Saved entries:
────────────────
Source: an optimization exercise on an open RTL-to-GDS flow (aim: small area, a short achievable clock period and few clock cycles per item). Production flows keep margins and buffers that such runs may drop. At most, simulation tests tie the RTL to the original design; equivalence was not proved.

## mont_redc_ws
module mont_redc_ws #(
    parameter int P_WIDTH  = 64,
    parameter int W_WIDTH  = 32,
    parameter int PD_WIDTH = 2 * P_WIDTH,
    parameter int NUM_W    = P_WIDTH / W_WIDTH
) (
    input  logic                clk,
    input  logic                rst_n,
    input  logic                in_valid,
    output logic                in_ready,
    input  logic [PD_WIDTH-1:0] Mul_in,
    input  logic [P_WIDTH-1:0]  N_in,
    input  logic [W_WIDTH-1:0]  Nprime_in,
    output logic                out_valid,
    input  logic                out_ready,
    output logic [P_WIDTH-1:0]  res_out,
    output logic [P_WIDTH:0]    res_raw_out
);
    logic        st_load, st_step, st_fin2, last, m63l;
    logic [2:0]  cnt;
    logic        free, pv, go, la_on;
    assign la_on = ~st_load;
    logic [65:0] w;
    logic [63:0] r;
    logic        rneg;
    logic        qtop;
    logic [7:0]  q_q, nt_q;
    logic [63:0] n_q;
    logic [7:0]  np_q, tl_q;
    logic [3:0] onen, twon, negn;
  ...
Size: about 3,600 cells after synthesis, roughly 270 flip-flops, about 360 I/O pins, ~34,000 um2 of cells after synthesis.
clock: 16.0 ns
lec_check: 0
cap_margin: 20
core_margin: 2
core_utilization: 60
slew_margin: 60
run.sh (not shown) runs the stock make flow with config.mk's settings and CLKGATE_MAP_FILE= SYNTH_SCRIPT=/design/flow/synth_recipe.tcl, a recipe that flattens the netlist after the stock synthesis.
Then changed:
CORE_UTILIZATION = 40   (was 60)
SLEW_MARGIN = 80   (was 60)
=> The new run completed without violations. Final area increases by about 8%. Area after synthesis does not change. Clock skew is about the same.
────────────────
Task: Every entry should be reproduced word for word.

Task response:
Source: an optimization exercise on an open RTL-to-GDS flow (aim: small area, a short achievable clock period and few clock cycles per item). Production flows keep margins and buffers that such runs may drop. At most, simulation tests tie the RTL to the original design; equivalence was not proved.

## mont_redc_ws
module mont_redc_ws #(
    parameter int P_WIDTH  = 64,
    parameter int W_WIDTH  = 32,
    parameter int PD_WIDTH = 2 * P_WIDTH,
    parameter int NUM_W    = P_WIDTH / W_WIDTH
) (
    input  logic                clk,
    input  logic                rst_n,
    input  logic                in_valid,
    output logic                in_ready,
    input  logic [PD_WIDTH-1:0] Mul_in,
    input  logic [P_WIDTH-1:0]  N_in,
    input  logic [W_WIDTH-1:0]  Nprime_in,
    output logic                out_valid,
    input  logic                out_ready,
    output logic [P_WIDTH-1:0]  res_out,
    output logic [P_WIDTH:0]    res_raw_out
);
    logic        st_load, st_step, st_fin2, last, m63l;
    logic [2:0]  cnt;
    logic        free, pv, go, la_on;
    assign la_on = ~st_load;
    logic [65:0] w;
    logic [63:0] r;
    logic        rneg;
    logic        qtop;
    logic [7:0]  q_q, nt_q;
    logic [63:0] n_q;
    logic [7:0]  np_q, tl_q;
    logic [3:0] onen, twon, negn;
  ...
Size: about 3,600 cells after synthesis, roughly 270 flip-flops, about 360 I/O pins, ~34,000 um2 of cells after synthesis.
clock: 16.0 ns
lec_check: 0
cap_margin: 20
core_margin: 2
core_utilization: 60
slew_margin: 60
run.sh (not shown) runs the stock make flow with config.mk's settings and CLKGATE_MAP_FILE= SYNTH_SCRIPT=/design/flow/synth_recipe.tcl, a recipe that flattens the netlist after the stock synthesis.
Then changed:
CORE_UTILIZATION = 40   (was 60)
SLEW_MARGIN = 80   (was 60)
=> The new run completed without violations. Final area increases by about 8%. Area after synthesis does not change. Clock skew is about the same.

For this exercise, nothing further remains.